2019年5月1日発売のBE LOVE 6月号から連載が始まりました『幽体門』!
高校生の真理は彼氏のバイク事故で生死の境をさまようことに。現世に未練のない彼女は死神とともに死者が必ずくぐる幽体門へ向かう。
しかし、真理が門を潜ろうとすると扉がしまり……。なかなか死ぬことのできない真理は・・・?
単行本化も楽しみな、大注目の作品です。
今回は第1話の『幽体門』のネタバレ、感想をまとめました。
幽体門【第1話】のネタバレ
――あれ?ここはどこ?病院?そっか、あたし佑太のバイクに乗ってて事故ったんだ。お父さんにお母さん、お姉ちゃんまで、みんなして大げさな…
え?ちょっとまって…?あたしの身体浮いてる?これどうなってるの?
「できるだけのことはしました。今夜が峠と思われます。もし万が一助かったとしても両足はあきらめてください…」
「どんな姿であれ!真理を助けてください!」
――うそだあ。あたしのことなんかどうでもいいくせに。…さっと死にたいね。助かってもよけい面倒をかけるくらいなら。でも、なぜ死なないの…?

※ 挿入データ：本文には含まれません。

`src/rtl/mmu_table_init_if.sv`:
```
// MMU map RAM control bundle: address, read/write strobes, data drive value and its output enable.
interface mmu_table_init_if;
    logic [7:0] addr;
    logic       nRD;
    logic       nWR;
    logic [7:0] dout;
    logic       doe;

    modport master (output addr, nRD, nWR, dout, doe);
    modport slave  (input  addr, nRD, nWR, dout, doe);
endinterface

```
`src/rtl/mmu_table_init.sv`:
```
// Fills every MMU map entry with {CS_FIELD, idx[5:0]} while stalling the CPU through mrdy;
// passes the CPU-side MMU RAM controls straight through when idle.
//
//   state | meaning
//   IDLE  | passthrough, waiting for start or the post-reset auto fill
//   SETUP | address/data/doe driven, nWR high
//   WRITE | nWR low for WR_CYCLES cycles
//   HOLD  | nWR high, address/data held for hold time
//   DONE  | doe released, done set, bus handed back next cycle
module mmu_table_init #(
    parameter int unsigned ENTRIES   = 256,
    parameter int unsigned WR_CYCLES = 2,
    parameter logic [1:0]  CS_FIELD  = 2'b10,
    parameter bit          AUTO_INIT = 1'b1
) (
    input  logic             CLKX4,
    input  logic             nRESET,
    input  logic             start,
    input  logic             clr_done,
    mmu_table_init_if.slave  cpu,
    mmu_table_init_if.master mmu,
    output logic             mrdy,
    output logic             busy,
    output logic             done
);
    typedef enum logic [2:0] {IDLE, SETUP, WRITE, HOLD, DONE} state_t;

    localparam logic [7:0] LAST_IDX  = 8'(ENTRIES - 1);
    localparam logic [2:0] LAST_WCNT = 3'(WR_CYCLES - 1);

    state_t     state, state_nxt;
    logic [7:0] idx, idx_nxt;
    logic [2:0] wcnt, wcnt_nxt;
    logic       busy_nxt, done_nxt;
    logic       auto_pending, auto_nxt;
    logic [7:0] eng_addr, eng_addr_nxt;
    logic [7:0] eng_dout, eng_dout_nxt;
    logic       eng_nwr, eng_nwr_nxt;
    logic       eng_doe, eng_doe_nxt;

    function automatic logic [7:0] fill_word(input logic [7:0] i);
        return {CS_FIELD, i[5:0]};
    endfunction

    always_ff @(posedge CLKX4 or negedge nRESET) begin
        if (!nRESET) begin
            state        <= IDLE;
            idx          <= 8'd0;
            wcnt         <= 3'd0;
            busy         <= 1'b0;
            done         <= 1'b0;
            mrdy         <= 1'b1;
            auto_pending <= AUTO_INIT;
            eng_addr     <= 8'd0;
            eng_dout     <= 8'd0;
            eng_nwr      <= 1'b1;
            eng_doe      <= 1'b0;
        end else begin
            state        <= state_nxt;
            idx          <= idx_nxt;
            wcnt         <= wcnt_nxt;
            busy         <= busy_nxt;
            done         <= done_nxt;
            mrdy         <= !busy_nxt;
            auto_pending <= auto_nxt;
            eng_addr     <= eng_addr_nxt;
            eng_dout     <= eng_dout_nxt;
            eng_nwr      <= eng_nwr_nxt;
            eng_doe      <= eng_doe_nxt;
        end
    end

    always_comb begin
        state_nxt    = state;
        idx_nxt      = idx;
        wcnt_nxt     = wcnt;
        busy_nxt     = busy;
        done_nxt     = done;
        auto_nxt     = auto_pending;
        eng_addr_nxt = eng_addr;
        eng_dout_nxt = eng_dout;
        eng_nwr_nxt  = eng_nwr;
        eng_doe_nxt  = eng_doe;

        if (clr_done) done_nxt = 1'b0;

        unique case (state)
            IDLE: begin
                // start and the auto request are both consumed by one fill
                if (start || auto_pending) begin
                    state_nxt    = SETUP;
                    idx_nxt      = 8'd0;
                    busy_nxt     = 1'b1;
                    auto_nxt     = 1'b0;
                    eng_addr_nxt = 8'd0;
                    eng_dout_nxt = fill_word(8'd0);
                    eng_doe_nxt  = 1'b1;
                    eng_nwr_nxt  = 1'b1;
                end
            end
            SETUP: begin
                state_nxt   = WRITE;
                wcnt_nxt    = 3'd0;
                eng_nwr_nxt = 1'b0;
            end
            WRITE: begin
                if (wcnt == LAST_WCNT) begin
                    state_nxt   = HOLD;
                    eng_nwr_nxt = 1'b1;
                end else begin
                    wcnt_nxt = wcnt + 3'd1;
                end
            end
            HOLD: begin
                if (idx == LAST_IDX) begin
                    state_nxt   = DONE;
                    eng_doe_nxt = 1'b0;
                end else begin
                    state_nxt    = SETUP;
                    idx_nxt      = idx + 8'd1;
                    eng_addr_nxt = idx + 8'd1;
                    eng_dout_nxt = fill_word(idx + 8'd1);
                end
            end
            DONE: begin
                // set wins over a coincident clr_done
                state_nxt = IDLE;
                done_nxt  = 1'b1;
                busy_nxt  = 1'b0;
                idx_nxt   = 8'd0;
            end
            default: state_nxt = IDLE;
        endcase
    end

    always_comb begin
        mmu.addr = busy ? eng_addr : cpu.addr;
        mmu.nRD  = busy ? 1'b1     : cpu.nRD;
        mmu.nWR  = busy ? eng_nwr  : cpu.nWR;
        mmu.dout = busy ? eng_dout : cpu.dout;
        mmu.doe  = busy ? eng_doe  : cpu.doe;
    end
endmodule

```
`src/flat_wrapper.sv`:
```
// flat-port wrapper written by rule: the top's interface ports become plain ports
module mmu_table_init_flat 
#(
    parameter int unsigned ENTRIES   = 256,
    parameter int unsigned WR_CYCLES = 2,
    parameter logic [1:0]  CS_FIELD  = 2'b10,
    parameter bit          AUTO_INIT = 1'b1
)
  (CLKX4, nRESET, start, clr_done, mrdy, busy, done, cpu_addr, cpu_nRD, cpu_nWR, cpu_dout, cpu_doe, mmu_addr, mmu_nRD, mmu_nWR, mmu_dout, mmu_doe);
  mmu_table_init_if cpu_i ();
  mmu_table_init_if mmu_i ();
  input  logic CLKX4;
  input  logic nRESET;
  input  logic start;
  input  logic clr_done;
  output logic mrdy;
  output logic busy;
  output logic done;
  input wire logic [$bits(cpu_i.addr)-1:0] cpu_addr;
  input wire logic [$bits(cpu_i.nRD)-1:0] cpu_nRD;
  input wire logic [$bits(cpu_i.nWR)-1:0] cpu_nWR;
  input wire logic [$bits(cpu_i.dout)-1:0] cpu_dout;
  input wire logic [$bits(cpu_i.doe)-1:0] cpu_doe;
  output wire logic [$bits(mmu_i.addr)-1:0] mmu_addr;
  output wire logic [$bits(mmu_i.nRD)-1:0] mmu_nRD;
  output wire logic [$bits(mmu_i.nWR)-1:0] mmu_nWR;
  output wire logic [$bits(mmu_i.dout)-1:0] mmu_dout;
  output wire logic [$bits(mmu_i.doe)-1:0] mmu_doe;
  assign cpu_i.addr = cpu_addr;
  assign cpu_i.nRD = cpu_nRD;
  assign cpu_i.nWR = cpu_nWR;
  assign cpu_i.dout = cpu_dout;
  assign cpu_i.doe = cpu_doe;
  assign mmu_addr = mmu_i.addr;
  assign mmu_nRD = mmu_i.nRD;
  assign mmu_nWR = mmu_i.nWR;
  assign mmu_dout = mmu_i.dout;
  assign mmu_doe = mmu_i.doe;
  mmu_table_init #(.ENTRIES(ENTRIES), .WR_CYCLES(WR_CYCLES), .CS_FIELD(CS_FIELD), .AUTO_INIT(AUTO_INIT)) u_core (.CLKX4(CLKX4), .nRESET(nRESET), .start(start), .clr_done(clr_done), .cpu(cpu_i), .mmu(mmu_i), .mrdy(mrdy), .busy(busy), .done(done));
endmodule
```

『いえいえ、大丈夫です。あなたをきちんと死なせるために、私が来ました』
急に真理の背後に現れたのは、黒スーツの長髪の男。
『私は死神です。インターンしてて初めてあなたを担当します。君の場合はなぜか死ねないらしい…』
「どうしてよ!私はもう生きなくていいのに」
『死ぬことを素直に受け入れて納得していますか?…それならばとりあえず、門に行って訪ねましょう』
真理は目を開けると、死神と共に光る門がある場所に移動していた。
「ここは幽体門です。あなたに門をくぐらせるために僕がいるのに、なぜかあなたは通れない…」
「門の中は地獄?どうなるの?」
「『無』ですよ。生きていた時の記憶をすべて失くして光の中に溶け込んで、光、つまり神の一部になります」
老若男女、様々な人が門の中へとぞろぞろと列をなして入っていく。
「あれ?あそこでおじいさんが死神といる。聞いてみよう」
そう言って死神の静止を振り切って、おじいさんの元へと行ってしまう真理。
「おじいさんはどうして死にきれないの?」
「わしは…息子に殺されてな。認知症だったんじゃよ。息子はわしの介護のために早期退職してな。微々たる退職金も使い果たし、わしの年金だけで生きていた。完璧主義者の息子は他人に任せることができなんだ。…あの子もどんどん疲弊していって、死を考えるようになったんじゃ。」
目に涙を浮かべながら、過去を振り替えって話すおじいさん。
「そんなある日…息子は布ひもでわしの首を…息子も後を追おうとしたが、ちょうど来たヘルパーさんに見つかって。今は警察におる。可哀想な勇一…わしが呆けたばかりに!心配で心配で死にきれんのだ…」
「そうだったのね…ね、ルーキー。息子さんのもとへと私達を連れて行って!」
「ルーキー…その呼び方…特別ですよ」
死神がパチッと指をならすと、一行は警察の取調室へと移動していた。
「…確かに父親を殺しました。他にどうもできなかった…。どうとでもしてください」
取調べを受けている勇一は非常にやつれた顔をしていた。
『勇一が苦しんでいる…あんなに優しい子を、わしが罪人にしてもうた!わしは感謝している、苦しむなと伝えたい…』
『あたし、伝えてきてあげたい!』
真理がそう願うと、真理の身体がフッと消え、息子勇一の中に入ることができた。直接息子勇一に語りかける真理。
『勇一さん、おびえないでください。お父さんの最後の言葉を伝えにきました。「これでよかったんじゃ…お前が苦しむことはない、感謝している…、お前は生きろ」と』
真理の言葉を聞いた勇一はその場で泣き崩れた…。
「これでわしも逝ける。ありがとう」
おじいさんは光る門の中へと消えていった。
「やっとわかりましたね、真理さんの能力。生身の人間に入っていける」
「でも伝えるだけよ?ここで役に立っても、何になるんだろう…門の中には私は入れないのに」
周囲を見渡すと、死神と一緒に佇んでいる人が多くいることに気がついた真理。
「…こういう能力を持った以上、けっこう大変な目に遭うかもね…」
幽体門【第1話】を読んだ感想
以上、第1話のネタバレでした!
今回のお話は、死んだあとの世界を描いたものです。事故に遭って、身体から魂が抜けてしまった真理は、自分の能力を見出して死後の世界でも役に立てることに気づきます。
これからきっと、何人もの困っている人達を救っていくのでしょうね。
次回最新話が掲載されるBE LOVE7月号は2019年6月1日発売予定です。お楽しみに!